A model for the reversal of the toroidal rotation in tokamak

TL;DR

This paper presents a comprehensive model explaining the spontaneous reversal of toroidal rotation in tokamak plasmas, linking pressure gradients, convection cells, and ion dynamics to observed phenomena.

Contribution

It introduces a novel model connecting pressure gradient-induced convection, poloidal flow, and ion polarization to rotation reversal in tokamaks.

Findings

Model reproduces observed reversal timescales

Explains the role of pressure gradients and convection

Links ion polarization to rotation dynamics

Abstract

The transition from toroidal counter- to co- rotation in the core plasma has been observed at L to H transition in several tokamaks.
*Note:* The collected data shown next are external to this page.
$ cat src/rtl/uart_alu_interface.sv
// rtl/uart_alu_interface.sv - UART frame assembler feeding a combinational ALU and launching the result transmit
module uart_alu_interface #(
    parameter int NBIT_DATA      = 8,
    parameter int NBIT_OPCODE    = 6,
    parameter int TIMEOUT_CYCLES = 50000000
) (
    input  logic                   CLK,
    input  logic                   reset,
    input  logic [NBIT_DATA-1:0]   rx_data,
    input  logic                   rx_done_tick,
    input  logic                   tx_done_tick,
    input  logic [NBIT_DATA-1:0]   alu_result,
    output logic [NBIT_DATA-1:0]   alu_a,
    output logic [NBIT_DATA-1:0]   alu_b,
    output logic [NBIT_OPCODE-1:0] alu_op,
    output logic [NBIT_DATA-1:0]   tx_data,
    output logic                   tx_start,
    output logic                   busy,
    output logic                   timeout_err,
    output logic                   overrun_err
);

    localparam int CNT_W = $clog2(TIMEOUT_CYCLES);

    typedef enum logic [2:0] {
        WAIT_A,
        WAIT_B,
        WAIT_OP,
        LOAD,
        WAIT_TX
    } state_t;

    state_t            state;
    state_t            state_next;
    logic [CNT_W-1:0]  tmo_cnt;
    logic              in_frame;
    logic              tmo_expire;
    logic              load_a;
    logic              load_b;
    logic              load_op;
    logic              load_tx;
    logic              overrun_set;

    // A byte arriving on the expiry cycle takes priority over the timeout.
    assign in_frame   = (state == WAIT_B) || (state == WAIT_OP);
    assign tmo_expire = in_frame && !rx_done_tick && (tmo_cnt == CNT_W'(TIMEOUT_CYCLES - 1));

    always_ff @(posedge CLK or negedge reset) begin
        if (!reset) begin
            state <= WAIT_A;
        end else begin
            state <= state_next;
        end
    end

    always_comb begin
        state_next = state;
        case (state)
            WAIT_A: begin
                if (rx_done_tick) state_next = WAIT_B;
            end
            WAIT_B: begin
                if (rx_done_tick)    state_next = WAIT_OP;
                else if (tmo_expire) state_next = WAIT_A;
            end
            WAIT_OP: begin
                if (rx_done_tick)    state_next = LOAD;
                else if (tmo_expire) state_next = WAIT_A;
            end
            LOAD: begin
                state_next = WAIT_TX;
            end
            WAIT_TX: begin
                if (tx_done_tick) state_next = WAIT_A;
            end
            default: state_next = WAIT_A;
        endcase
    end

    always_comb begin
        busy        = (state != WAIT_A);
        load_a      = (state == WAIT_A)  && rx_done_tick;
        load_b      = (state == WAIT_B)  && rx_done_tick;
        load_op     = (state == WAIT_OP) && rx_done_tick;
        load_tx     = (state == LOAD);
        overrun_set = rx_done_tick && ((state == LOAD) || (state == WAIT_TX));
    end

    always_ff @(posedge CLK or negedge reset) begin
        if (!reset) begin
            alu_a       <= '0;
            alu_b       <= '0;
            alu_op      <= '0;
            tx_data     <= '0;
            tx_start    <= 1'b0;
            timeout_err <= 1'b0;
            overrun_err <= 1'b0;
        end else begin
            if (load_a)  alu_a   <= rx_data;
            if (load_b)  alu_b   <= rx_data;
            if (load_op) alu_op  <= rx_data[NBIT_OPCODE-1:0];
            if (load_tx) tx_data <= alu_result;
            tx_start    <= load_tx;
            timeout_err <= tmo_expire;
            if (overrun_set) overrun_err <= 1'b1;
        end
    end

    // Counter only runs between bytes of a frame; any other state holds it at zero.
    always_ff @(posedge CLK or negedge reset) begin
        if (!reset) begin
            tmo_cnt <= '0;
        end else if (in_frame && !rx_done_tick && !tmo_expire) begin
            tmo_cnt <= tmo_cnt + CNT_W'(1);
        end else begin
            tmo_cnt <= '0;
        end
    end

endmodule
Spontaneous reversal has also been observed in TCV beyond a threshold in the density. We develop a model based on the following phenomenology: (1) the increase of the gradient of the pressure triggers formation on a fast time scale of cells of convection (similar to Rayleigh-Benard (RB), but with a single sign of vorticity); (2) poloidal rotation is induced by the envelope of the peripheric velocity of the convection cells; via the baroclinic term the gradients of temperature and density sustain the poloidal rotation against the decay due to the parallel viscosity; (3) the fast increase of poloidal flow induces a high time derivative of the radial electric field; (4) the neoclassical polarization creates a series of parallel accelerations (kiks on each bounce) of the trapped ions, leading to an increase of the toroidal precession or to its reversal; the source of energy is the work done by the radial electric field. (5) the diffusion transfers on resistive scale the toroidal momentum from the trapped ions to the untrapped ones. The correlated interactions are examined and the estimated time scales are found to be compatible with the observations.